Entonces Verónica, volviéndose hacia Julius:
—¿Lo oyes? Pues todos los días es igual. De su boca no salen más que sermoncitos; y cuando yo estoy cansada de trajinar, después de hacer las compras, la comida y la casa, el señor cita el Evangelio, piensa que me preocupo demasiado y me aconseja que mire los lirios del campo.
—Te ayudo todo lo que puedo, mujer —continuó Anthime con voz seráfica—. Te he propuesto muchas veces, ya que ahora tengo las piernas ágiles, ir al mercado o limpiar la casa en tu lugar.
—No es cosa de hombres. Conténtate con escribir tus homilías y preocúpate sólo de que te las paguen un poco mejor —y después, con un tono cada vez más irritado (ella, antes tan sonriente) añadió—: ¿No es una vergüenza? ¡Cuando pienso en lo que ganaba en La Depêche con sus artículos impíos! Y de las pocas perras que le paga hoy Le Pélerin por sus pláticas, todavía se las arregla para dar las tres cuartas partes a los pobres.
—¡Entonces, es verdaderamente un santo…! —exclamó Julius consternado.
—¡Ay! ¡Lo que me fastidia con su santidad!… Mira, ¿sabes lo que es esto? —y se dirigió hacia un rincón oscuro de la habitación para sacar una jaula—. Son dos ratas a las que este ilustrísimo sabio sacó los ojos hace tiempo.
—¡Pero, Verónica!, ¿por qué vuelves otra vez sobre lo mismo? Tú les dabas de comer cuando yo hacía experimentos con ellas, y entonces te lo reprochaba… Sí, Julius, en mi época pecadora yo había dejado ciegos, por vana curiosidad científica, a estos pobres animales, y ahora los cuido; es lo más natural.
—Me gustaría que también la Iglesia encontrara natural el hacer por ti lo que tú haces por esas ratas, después de haberte cegado de la misma manera.
—¡Cegado, dices! ¿Eres tú quién así habla? Iluminado, hermano; iluminado.
—Te estoy hablando de lo positivo. El estado en que te dejan me resulta inadmisible. La Iglesia se comprometió contigo y es necesario que responda, por su honor y por nuestra fe —después se volvió hacia Verónica—: Si no habéis conseguido nada, tenéis que acudir a personas más importantes, cada vez más importantes. ¿Hablaba yo de Rampolla? Ahora es al mismo Papa al que quiero dirigir una petición. Al Papa, sí, que no ignora tu conversión. Merece enterarse de semejante injusticia. Mañana mismo vuelvo a Roma.

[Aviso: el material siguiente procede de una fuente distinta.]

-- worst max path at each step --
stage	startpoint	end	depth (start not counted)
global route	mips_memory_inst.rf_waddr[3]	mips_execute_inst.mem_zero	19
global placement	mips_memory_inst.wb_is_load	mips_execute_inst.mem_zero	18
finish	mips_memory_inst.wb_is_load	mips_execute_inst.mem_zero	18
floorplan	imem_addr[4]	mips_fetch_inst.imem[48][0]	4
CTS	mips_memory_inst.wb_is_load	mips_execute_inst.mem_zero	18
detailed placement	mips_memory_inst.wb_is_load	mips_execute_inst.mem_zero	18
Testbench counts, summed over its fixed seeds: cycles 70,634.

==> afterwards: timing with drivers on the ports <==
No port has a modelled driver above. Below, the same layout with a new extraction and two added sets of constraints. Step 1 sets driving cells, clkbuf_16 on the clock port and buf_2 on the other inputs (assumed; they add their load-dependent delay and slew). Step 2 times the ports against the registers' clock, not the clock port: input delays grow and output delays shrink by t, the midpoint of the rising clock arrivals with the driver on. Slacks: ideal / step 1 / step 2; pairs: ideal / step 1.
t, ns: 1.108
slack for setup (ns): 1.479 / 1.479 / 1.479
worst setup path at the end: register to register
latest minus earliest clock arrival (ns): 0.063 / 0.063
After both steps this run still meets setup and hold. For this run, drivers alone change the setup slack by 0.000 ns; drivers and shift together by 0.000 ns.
Background: an optimization exercise with open tools, aiming at small area, a short achievable clock period and few clock cycles. Do not read the settings as production practice.
Where RTL was checked, it was by simulation tests only, not by an equivalence proof against the original.
No functional check of the RTL was part of runs 1 to 4.
Power figures rest on the tool's default switching activity, not on a simulated workload.

==> design.v <==
`timescale 1ns / 1ps
package clc_pkg;
    localparam int SAMPLE_W   = 16;
    localparam int CUR_W      = 16;
    localparam int STATUS_W   = 3;
    localparam int CFG_IDX_W  = 2;
    localparam int TDATA_IN_W = 16;
    localparam int TDATA_OUT_W = 8;
    localparam int MAX_SAMPLES_DEF = 1024;
    localparam int TOP_COUNT_DEF   = 3;
    localparam int QUEUE_DEPTH     = 2;
    localparam logic [CUR_W-1:0] RATED_RESET = 16'd1000;
    localparam logic [CUR_W-1:0] MINW_RESET  = 16'd200;
    localparam int OFF_LIMIT_MA = 100;
    localparam int OVER_NUM     = 5;
    localparam int OVER_DEN     = 4;
    localparam logic MODE_PEAK = 1'b0;
    localparam logic MODE_MEAN = 1'b1;
    typedef enum logic [STATUS_W-1:0] {
        ST_NORMAL  = 3'd0,
        ST_OVER    = 3'd1,
        ST_UNDER   = 3'd2,
        ST_OFF     = 3'd3,
        ST_INVALID = 3'd4
    } status_t;
    typedef enum logic [CFG_IDX_W-1:0] {
        CFG_RATED = 2'd0,
        CFG_MINW  = 2'd1,
        CFG_MODE  = 2'd2
    } cfg_index_t;
    function automatic integer cnt_width(input integer max_samples);
        cnt_width = $clog2(max_samples + 1);
    endfunction
    function automatic integer sum_width(input integer max_samples);
        sum_width = cnt_width(max_samples) + SAMPLE_W - 1;
    endfunction
    function automatic integer entry_width(input integer max_samples, input integer top_count);
        entry_width = sum_width(max_samples) + cnt_width(max_samples) + top_count * SAMPLE_W;
    endfunction
    function automatic logic [SAMPLE_W-1:0] mag16(input logic [SAMPLE_W-1:0] v);
        mag16 = v[SAMPLE_W-1] ? (~v + 1'b1) : v;
    endfunction
endpackage
`timescale 1ns / 1ps
module current_level_classifier #(
    parameter int MAX_SAMPLES = clc_pkg::MAX_SAMPLES_DEF,
    parameter int TOP_COUNT   = clc_pkg::TOP_COUNT_DEF
) (
    input  logic                              aclk,
    input  logic                              aresetn,
    input  logic                              s_tvalid,
    output logic                              s_tready,
    input  logic [clc_pkg::TDATA_IN_W-1:0]    s_tdata,    
    input  logic                              s_tuser,    
    input  logic                              s_tlast,
    output logic                              m_tvalid,
    input  logic                              m_tready,
    output logic [clc_pkg::TDATA_OUT_W-1:0]   m_tdata,    
    input  logic                              cfg_valid,
    output logic                              cfg_ready,
    input  logic [clc_pkg::CFG_IDX_W-1:0]     cfg_index,
    input  logic [clc_pkg::CUR_W-1:0]         cfg_data
);
    localparam bit IREG = 1'b1;
    logic [15:0] rated_reg, minw_reg;
    logic        mode_reg;
    assign cfg_ready = 1'b1;
    always_ff @(posedge aclk) begin
        if (!aresetn) begin
            rated_reg <= 16'd1000;
            minw_reg  <= 16'd200;
            mode_reg  <= 1'b0;
        end else if (cfg_valid) begin
            if (cfg_index == 2'd0) rated_reg <= cfg_data;
            if (cfg_index == 2'd1) minw_reg  <= cfg_data;
            if (cfg_index == 2'd2) mode_reg  <= cfg_data[0];
        end
    end
    wire peak = !mode_reg;
    logic        pend_reg;       
    logic        bv_reg;         
    logic        out_v_reg;
    logic [2:0]  out_st_reg;
    logic [10:0] cnt_reg;
    logic [53:0] acc_reg;
    wire out_acc = !out_v_reg || m_tready;
    wire c_free  = peak ? (!bv_reg || !out_v_reg) : (!pend_reg || !out_v_reg);
    wire pend_go = pend_reg && c_free;
    logic        b_v;            
    logic [15:0] b_d;
    logic        b_u, b_l;
    generate
        if (IREG) begin : g_ireg
            logic        iv_reg, iu_reg, il_reg;
            logic [15:0] id_reg;
            assign s_tready = !iv_reg || c_free;
            always_ff @(posedge aclk) begin
                if (!aresetn) begin
                    iv_reg <= 1'b0;
                end else if (s_tready) begin
                    iv_reg <= s_tvalid;
                end
            end
            always_ff @(posedge aclk) begin
                if (s_tready) begin
                    id_reg <= s_tdata;
                    iu_reg <= s_tuser;
                    il_reg <= s_tlast;
                end
            end
            assign b_v = iv_reg && c_free;
            assign b_d = id_reg;
            assign b_u = iu_reg;
            assign b_l = il_reg;
        end else begin : g_noireg
            assign s_tready = c_free;
            assign b_v = s_tvalid && s_tready;
            assign b_d = s_tdata;
            assign b_u = s_tuser;
            assign b_l = s_tlast;
        end
    endgenerate
    wire [10:0] cb  = pend_reg ? 11'd0 : cnt_reg;    
    wire        add = b_v && b_u && !(cnt_reg[10] && !pend_reg);
    wire signed [15:0] v  = b_d;
    wire        [14:0] vu = b_d[14:0] ^ {15{b_d[15]}};   
    wire               vs = b_d[15];
    wire [15:0] v_sm = {vs, vu};
    wire [15:0] t0 = acc_reg[15:0];
    wire [15:0] t1 = acc_reg[31:16];
    wire [15:0] t2 = acc_reg[47:32];
    wire signed [15:0] t0_raw = {t0[15], t0[14:0] ^ {15{t0[15]}}};
    wire signed [15:0] t1_raw = {t1[15], t1[14:0] ^ {15{t1[15]}}};
    wire signed [15:0] t2_raw = {t2[15], t2[14:0] ^ {15{t2[15]}}};
    logic f1_reg, f2_reg, f3_reg;
    wire cb_ge1 = !pend_reg && f1_reg;
    wire cb_ge2 = !pend_reg && f2_reg;
    wire cb_ge3 = !pend_reg && f3_reg;
    wire ge0 = cb_ge1 && (t0_raw >= v);
    wire ge1 = cb_ge2 && (t1_raw >= v);
    wire ge2 = cb_ge3 && (t2_raw >= v);
    wire hold2 = ge2 || !cb_ge2;
    wire [15:0] t0_ins = ge0 ? t0 : v_sm;
    wire [15:0] t1_ins = ge1 ? t1 : (ge0 ? v_sm : t0);
    wire [15:0] t2_ins = hold2 ? t2 : (ge1 ? v_sm : t1);
    wire [26:0] dr = acc_reg[26:0];
    wire [26:0] dm = acc_reg[53:27];
    wire        first = !cb_ge1;
    logic [5:0] cyr_reg, cym_reg;
    logic [26:0] dr_ins, dm_ins;
    logic [5:0]  cyr_ins, cym_ins;
    clc_csacc u_accr (.d(dr), .cy(cyr_reg), .first(first), .vu(vu), .vs(vs),
                      .cur(rated_reg), .d_new(dr_ins), .cy_new(cyr_ins));
    clc_csacc u_accm (.d(dm), .cy(cym_reg), .first(first), .vu(vu), .vs(vs),
                      .cur(minw_reg), .d_new(dm_ins), .cy_new(cym_ins));
    always_ff @(posedge aclk) begin
        if (add && !peak) begin
            cyr_reg <= cyr_ins;
            cym_reg <= cym_ins;
        end
    end
    wire dr_neg, dm_neg;
    clc_cssign u_sgnr (.d(dr), .cy(cyr_reg), .neg(dr_neg));
    clc_cssign u_sgnm (.d(dm), .cy(cym_reg), .neg(dm_neg));
    wire n_ge2 = f2_reg;
    wire n_ge3 = f3_reg;
    wire [1:0]  k_c = f3_reg ? 2'd3 : {f2_reg, f1_reg && !f2_reg};
    wire        s0 = t0[15];
    wire        s1 = t1[15] & n_ge2;
    wire        s2 = t2[15] & n_ge3;
    wire [17:0] x0 = {3'd0, t0[14:0]};
    wire [17:0] x1 = {3'd0, t1[14:0] & {15{n_ge2}}};
    wire [17:0] x2 = {3'd0, t2[14:0] & {15{n_ge3}}};
    wire [17:0] ts1 = x0 ^ x1 ^ x2;
    wire [17:0] tc1 = {(x0[16:0] & x1[16:0]) | (x0[16:0] & x2[16:0]) | (x1[16:0] & x2[16:0]), s0};
    wire [17:0] ts2 = ts1 ^ tc1 ^ {17'd0, s1};
    wire [17:0] tc2 = {(ts1[16:0] & tc1[16:0]) | (ts1[16:0] & {16'd0, s1}) | (tc1[16:0] & {16'd0, s1}), s2};
    wire [17:0] tsum = ts2 + tc2;
    logic [53:0] acc_next;
    always_comb begin
        acc_next = acc_reg;
        if (peak) begin
            if (add) begin
                acc_next[15:0]  = t0_ins;
                acc_next[31:16] = t1_ins;
                acc_next[47:32] = t2_ins;
            end
            if (pend_go) begin
                acc_next[49:32] = tsum;
                acc_next[51:50] = k_c;
            end
        end else if (add) begin
            acc_next[26:0]  = dr_ins;
            acc_next[53:27] = dm_ins;
        end
    end
    always_ff @(posedge aclk) begin
        acc_reg <= acc_next;
    end
    always_ff @(posedge aclk) begin
        if (!aresetn) begin
            cnt_reg  <= 11'd0;
            f1_reg   <= 1'b0;
            f2_reg   <= 1'b0;
            f3_reg   <= 1'b0;
            pend_reg <= 1'b0;
        end else if (!pend_reg || pend_go) begin
            cnt_reg  <= cb + {10'd0, add};
            f1_reg   <= cb_ge1 || add;
            f2_reg   <= cb_ge2 || (cb_ge1 && add);
            f3_reg   <= cb_ge3 || (cb_ge2 && add);
            pend_reg <= b_v && b_l;
        end
    end
    logic [2:0] st_mean;
    always_comb begin
        if (!f1_reg)            st_mean = 3'd4;
        else if (!dr_neg)       st_mean = 3'd1;
        else if (!dm_neg)       st_mean = 3'd0;
        else                    st_mean = 3'd2;
    end
    wire [17:0] tb_t = acc_reg[49:32];
    wire [1:0]  tb_k = acc_reg[51:50];
    logic [21:0] xa, xb, xc, xd, xs1, xc1, xs2, xc2;
    logic [19:0] ya, yb, yc, ys1, yc1;
    logic        kx, ky, x_neg, y_neg;
    always_comb begin
        xa  = {2'd0, tb_t, 2'b00};
        xb  = {4'd0, tb_t};
        xc  = ~(tb_k[0] ? {4'd0, rated_reg, 2'b00} : 22'd0);
        xd  = ~(tb_k[1] ? {3'd0, rated_reg, 3'b000} : 22'd0);
        xs1 = xa ^ xb ^ xc;
        xc1 = {(xa[20:0] & xb[20:0]) | (xa[20:0] & xc[20:0]) | (xb[20:0] & xc[20:0]), 1'b1};
        xs2 = xs1 ^ xc1 ^ xd;
        xc2 = {(xs1[20:0] & xc1[20:0]) | (xs1[20:0] & xd[20:0]) | (xc1[20:0] & xd[20:0]), 1'b0};
        kx  = 1'b1;
        for (int i = 0; i < 21; i++) kx = (xs2[i] & xc2[i]) | (kx & (xs2[i] | xc2[i]));
        x_neg = xs2[21] ^ xc2[21] ^ kx;
        ya  = {2'd0, tb_t};
        yb  = ~(tb_k[0] ? {4'd0, minw_reg} : 20'd0);
        yc  = ~(tb_k[1] ? {3'd0, minw_reg, 1'b0} : 20'd0);
        ys1 = ya ^ yb ^ yc;
        yc1 = {(ya[18:0] & yb[18:0]) | (ya[18:0] & yc[18:0]) | (yb[18:0] & yc[18:0]), 1'b1};
        ky  = 1'b1;
        for (int i = 0; i < 19; i++) ky = (ys1[i] & yc1[i]) | (ky & (ys1[i] | yc1[i]));
        y_neg = ys1[19] ^ yc1[19] ^ ky;
    end
    wire        is_off  = (tb_k == 2'd1) ? (tb_t <= 18'd100) :
                          (tb_k == 2'd2) ? (tb_t <= 18'd200) : (tb_t <= 18'd300);
    logic [2:0] st_peak;
    always_comb begin
        if (rated_reg == 16'd0 || tb_k == 2'd0)        st_peak = 3'd4;
        else if (!x_neg)                          st_peak = 3'd1;
        else if (is_off)                               st_peak = 3'd3;
        else if (y_neg)                          st_peak = 3'd2;
        else                                           st_peak = 3'd0;
    end
    always_ff @(posedge aclk) begin
        if (!aresetn) begin
            bv_reg <= 1'b0;
        end else if (peak && pend_go) begin
            bv_reg <= 1'b1;
        end else if (out_acc) begin
            bv_reg <= 1'b0;
        end
    end
    always_ff @(posedge aclk) begin
        if (!aresetn) begin
            out_v_reg <= 1'b0;
        end else if (out_acc) begin
            out_v_reg <= peak ? bv_reg : pend_go;
        end
    end
    always_ff @(posedge aclk) begin
        if (out_acc) begin
            out_st_reg <= peak ? st_peak : st_mean;
        end
    end
    assign m_tvalid = out_v_reg;
    assign m_tdata  = {5'd0, out_st_reg};
endmodule
module clc_csacc (
    input  logic [26:0] d,
    input  logic [5:0]  cy,
    input  logic        first,
    input  logic [14:0] vu,        
    input  logic        vs,
    input  logic [15:0] cur,
    output logic [26:0] d_new,
    output logic [5:0]  cy_new
);
    logic [26:0] a, b, s;
    logic [27:0] c;
    logic        k;
    always_comb begin
        a = first ? 27'd0 : d;
        b = {11'h7ff, ~cur};
        c[0] = vs;
        for (int i = 0; i < 27; i++) begin
            logic x;
            x = (i < 15) ? vu[i] : 1'b0;
            s[i]   = a[i] ^ b[i] ^ x;
            c[i+1] = (a[i] & b[i]) | (a[i] & x) | (b[i] & x);
        end
        k = 1'b1;
        for (int i = 0; i < 27; i++) begin
            if (i > 0 && i % 4 == 0) begin
                cy_new[i/4 - 1] = k;
                k = first ? 1'b0 : cy[i/4 - 1];
            end
            d_new[i] = s[i] ^ c[i] ^ k;
            k = (s[i] & c[i]) | (s[i] & k) | (c[i] & k);
        end
    end
endmodule
Source: an optimization exercise on an open RTL-to-GDS flow (aim: small area, a short achievable clock period and few clock cycles). Production flows keep margins and buffers that such runs may drop. Function was checked by simulation only, so behaviour that the tests miss may differ from the original.

## design/flow/flow/run.sh

```bash
#!/bin/bash
# The standard layout (standard.sh: ORFS from synthesis to the final
# layout), with timing repair aiming for a setup slack well above zero so
# that the layout reaches a shorter period than the 13 ns it is signed off at.
bash standard.sh SETUP_SLACK_MARGIN=9.0 finish > standard.log 2>&1
```

## design/flow/standard.sh

```bash
#!/bin/bash
# synth_recipe.tcl (not shown) runs the flow's synth.tcl, then flattens the netlist and writes it again
# the make line also repeats each setting of config.mk as NAME=value (left out here)
make -C /OpenROAD-flow-scripts/flow DESIGN_CONFIG=/design/flow/config.mk WORK_HOME=/design/flow/orfs CLKGATE_MAP_FILE= SYNTH_SCRIPT=/design/flow/synth_recipe.tcl "${@:-finish}"
```

## design/flow/config.mk

```make
export PLATFORM = sky130hd
export DESIGN_NAME = idct_top
export DESIGN_NICKNAME = idct_top
export VERILOG_FILES = /design/flow/design.v
export SDC_FILE = /design/flow/constraint.sdc
export NUM_CORES = 4
export LEC_CHECK = 0
export CAP_MARGIN = 20
export CORE_MARGIN = 2
export CORE_UTILIZATION = 65
export SETUP_SLACK_MARGIN = 5
export SLEW_MARGIN = 20
```

## design/flow/constraint.sdc

```tcl
create_clock -name core_clock -period 13.0 [get_ports {clock}]
set_input_delay 2.6000 -clock core_clock [delete_from_list [all_inputs] [get_ports {clock}]]
set_output_delay 2.6000 -clock core_clock [all_outputs]
set_load 0.01 [all_outputs]
```
From an optimization exercise on the open Yosys and OpenROAD flow, aimed at small area; shortcuts taken in it are not production practice.
Where RTL was checked, it was by simulation tests only, not by an equivalence proof against the original.
No functional check of the RTL was part of run 3.

$ cat constraint.sdc
create_clock -name core_clock -period 10.0 [get_ports {clk}]
set_input_delay 2.0000 -clock core_clock [delete_from_list [all_inputs] [get_ports {clk}]]
set_output_delay 2.0000 -clock core_clock [all_outputs]
set_load 0.01 [all_outputs]
$ cat standard.sh
#!/bin/bash
# synth_recipe.tcl (not shown) runs the flow's synth.tcl, then flattens the netlist and writes it again
# the make line also repeats each setting of config.mk as NAME=value (left out here)
make -C /OpenROAD-flow-scripts/flow DESIGN_CONFIG=/design/flow/config.mk WORK_HOME=/design/flow/orfs CLKGATE_MAP_FILE= SYNTH_SCRIPT=/design/flow/synth_recipe.tcl "${@:-finish}"
$ cat flow/run.sh
#!/bin/bash
# Standard ORFS layout (the standard.sh, standard synthesis unchanged),
# except that the port buffers that global placement inserts use the
# smallest buffer cell instead of the resizer's default pick.
set -euo pipefail
export BUFFER_PORTS_ARGS="-buffer_cell sky130_fd_sc_hd__buf_1"
bash standard.sh > orfs_flow.log 2>&1
$ cat config.mk
export PLATFORM = sky130hd
export DESIGN_NAME = calc_entry_fsm
export DESIGN_NICKNAME = calc_entry_fsm
export VERILOG_FILES = /design/flow/design.v
export SDC_FILE = /design/flow/constraint.sdc
export NUM_CORES = 4
export LEC_CHECK = 0
export CAP_MARGIN = 20
export CORE_MARGIN = 2
export CORE_UTILIZATION = 40
export SLEW_MARGIN = 20
Background: an optimization exercise with open tools, aiming at small area and a short achievable clock period. Do not read the settings as production practice. No functional check of the RTL was part of any run shown here.

==> flow/design.v (outline; a module is shown in full before it is edited, if it fits) <==
// module ex_top: 2602 lines
// module ex_fa: 4 lines
// module ex_ha: 4 lines
module ex_top (
    input  logic               clk,
    input  logic               reset,
    input  logic               in_valid,
    input  logic [4:0]         operator,
    input  logic [31:0]        operand1,
    input  logic [31:0]        operand2,
    input  logic [4:0]         dest_addr,
    input  logic               dest_write,
    output logic               out_valid,
    output logic [4:0]         write_addr,
    output logic               write_enable,
    output logic [31:0]        write_data
);
  // ...
==> flow/run.sh <==
#!/bin/bash
# synth_recipe.tcl (not shown) runs the flow's synth.tcl, then flattens the netlist and writes it again
# the make line also repeats each setting of config.mk as NAME=value (left out here)
make -C /OpenROAD-flow-scripts/flow DESIGN_CONFIG=/design/flow/config.mk WORK_HOME=/design/flow/orfs CLKGATE_MAP_FILE= SYNTH_SCRIPT=/design/flow/synth_recipe.tcl finish
==> flow/config.mk <==
export PLATFORM = sky130hd
export DESIGN_NAME = ex_top
export DESIGN_NICKNAME = ex_top
export VERILOG_FILES = /design/flow/design.v
export SDC_FILE = /design/flow/constraint.sdc
export NUM_CORES = 4
export LEC_CHECK = 0
export ABC_AREA = 1
export CAP_MARGIN = 20
export CORE_MARGIN = 2
export CORE_UTILIZATION = 40
export SETUP_SLACK_MARGIN = 4.5
export SLEW_MARGIN = 20
export SYNTH_HIERARCHICAL = 1
==> flow/constraint.sdc <==
create_clock -name core_clock -period 14.0 [get_ports {clk}]
set_input_delay 2.8000 -clock core_clock [delete_from_list [all_inputs] [get_ports {clk}]]
set_output_delay 2.8000 -clock core_clock [all_outputs]
set_load 0.01 [all_outputs]
==> out/qor.txt, run 1 <==
================================================================================
Sum of overflow across all layers after global routing                         0
Final core area utilization                                                0.443
Setup slack of the worst register-to-register path                      11850 ps
Area of the multi-input gates                                         28700 um^2
Final HPWL DP                                                          106000 um
Yosys synthesis warning count                                                  7
GR Util All Layers                                                         0.354
Cell area after placement                                             35200 um^2
Met1 Routed Length                                                      59900 um
Fraction of synthesized cell area taken by the top area cell type          0.295
Status                                                              finished clean
Clock Latency Late Sink                                                   370 ps
Sequential cell area                                                   2060 um^2
Multi-input combinational cell count                                        3362
Worst endpoint data arrival time                                         9590 ps
Full die area                                                         85400 um^2
Stages on the worst setup path                                                17
Share of cell area taken by muxes after synthesis                       0.000904
Crit path kind                                                      input pin to flip-flop
Detailed router's first-iteration violation count                           4765
Buffer share of cell area                                                 0.0718
Global-route wire length before repair                                 223000 um
Boundary pin count                                                           117
================================================================================
==> run 2, diff against run 1 <==
--- a/flow/design.v
+++ b/flow/design.v
@@ -2556,55 +2556,63 @@
             assign sout = 32'($signed({fill, sin}) >>> shamt);
             logic [31:0] sout_rev;
             for (genvar j = 0; j < 32; j++) begin : g_rev2
                 assign sout_rev[j] = sout[31-j];
             end
             assign sres = ({32{op_sll}} & sout_rev) | ({32{op_srl | op_sra}} & sout);
         end
     endgenerate
-    logic [31:0] hi, lo;
-    logic        hilo_mul;
-    assign hilo_mul = in_valid & (op_mult | op_multu);
-    always_ff @(posedge clk) begin
-        if (reset) begin
-            hi <= '0;
-            lo <= '0;
-        end else begin
-            if (hilo_mul) begin
-                hi <= prod[63:32];
-                lo <= prod[31:0];
-            end else begin
-                if (in_valid & op_mthi) hi <= operand1;
-                if (in_valid & op_mtlo) lo <= operand1;
-            end
+    logic [31:0] hi, lo, hi_d, lo_d, hi_keep, lo_keep;
+    logic        hilo_mul, hilo_mul_n;
+    assign hilo_mul   = ~reset & in_valid & (op_mult | op_multu);
+    assign hilo_mul_n = ~reset & ~(in_valid & (op_mult | op_multu));
+    assign hi_keep = {32{hilo_mul_n}} & ((in_valid & op_mthi) ? operand1 : hi);
+    assign lo_keep = {32{hilo_mul_n}} & ((in_valid & op_mtlo) ? operand1 : lo);
+    generate
+        for (genvar j = 0; j < 32; j++) begin : g_hilo
+            ex_ao21 u_hi (.a(hi_keep[j]), .b(hilo_mul), .c(prod[32+j]), .y(hi_d[j]));
+            ex_ao21 u_lo (.a(lo_keep[j]), .b(hilo_mul), .c(prod[j]),    .y(lo_d[j]));
         end
+    endgenerate
+    always_ff @(posedge clk) begin
+        hi <= hi_d;
+        lo <= lo_d;
     end
-    logic [31:0] data_next;
-    assign data_next = lres | sres
-                     | ({32{op_add | op_addu | op_sub | op_subu}} & sum)
-                     | {31'd0, (op_slt & slt_bit) | (op_sltu & sltu_bit)}
-                     | ({32{op_clz | op_clo}} & {26'd0, lz_cnt})
-                     | ({32{op_mul | op_mult | op_multu}} & prod[31:0])
-                     | ({32{op_mfhi}} & hi)
-                     | ({32{op_mflo}} & lo);
+    logic [31:0] data_other, data_next;
+    logic        sel_mul;
+    assign sel_mul = op_mul | op_mult | op_multu;
+    assign data_other = lres | sres
+                      | ({32{op_add | op_addu | op_sub | op_subu}} & sum)
+                      | {31'd0, (op_slt & slt_bit) | (op_sltu & sltu_bit)}
+                      | ({32{op_clz | op_clo}} & {26'd0, lz_cnt})
+                      | ({32{op_mfhi}} & hi)
+                      | ({32{op_mflo}} & lo);
+    generate
+        for (genvar j = 0; j < 32; j++) begin : g_wd
+            ex_ao21 u_wd (.a(data_other[j]), .b(sel_mul), .c(prod[j]), .y(data_next[j]));
+        end
+    endgenerate
     always_ff @(posedge clk) begin
         if (reset) begin
             out_valid    <= 1'b0;
             write_enable <= 1'b0;
         end else begin
             out_valid    <= in_valid;
             write_enable <= in_valid & dest_write & ~ovf;
         end
     end
     always_ff @(posedge clk) begin
         write_addr <= dest_addr;
         write_data <= data_next;
     end
 endmodule
+module ex_ao21 (input logic a, input logic b, input logic c, output logic y);
+    assign y = a | (b & c);
+endmodule
 module ex_fa (input logic a, input logic b, input logic c, output logic s, output logic co);
     assign s  = a ^ b ^ c;
     assign co = (a & b) | (a & c) | (b & c);
 endmodule
 module ex_ha (input logic a, input logic b, output logic s, output logic co);
     assign s  = a ^ b;
     assign co = a & b;
 endmodule
==> run 2 against run 1 <==
Still clean. Wire length fell by 3.2%. Via count decreased by 1.1%. Maximum frequency down 0.49%. Final cell count rose by 2.2%. Area after synthesis is 1.2% higher. Non-clock buffer count shrank 1. Utilization decreased by 0.36 points. Clock skew shrank 6.3 ps.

—Te quedarás a comer con nosotros, ¿no? —se arriesgó a proponer Verónica con temor.
—Disculpadme, pero no tengo el estómago muy bien —y Julius, que llevaba unas uñas muy cuidadas, se fijaba en los dedos cortos, con las uñas cuadradas, de Anthime—. Cuando vuelva de Roma estaré más tiempo, querido Anthime, y te hablaré del nuevo libro que estoy preparando.
—He vuelto a leer hace unos días El aire de las cimas y lo he encontrado mejor de lo que al principio me pareció.
—¡Peor para ti! Es un libro malogrado; ya te explicaré por qué cuando estés en disposición de oírme y de apreciar las extrañas preocupaciones que me embargan. Tengo demasiadas cosas que decir. Por hoy, punto en boca.
Se despidió de los Armand-Dubois deseándoles mucha suerte.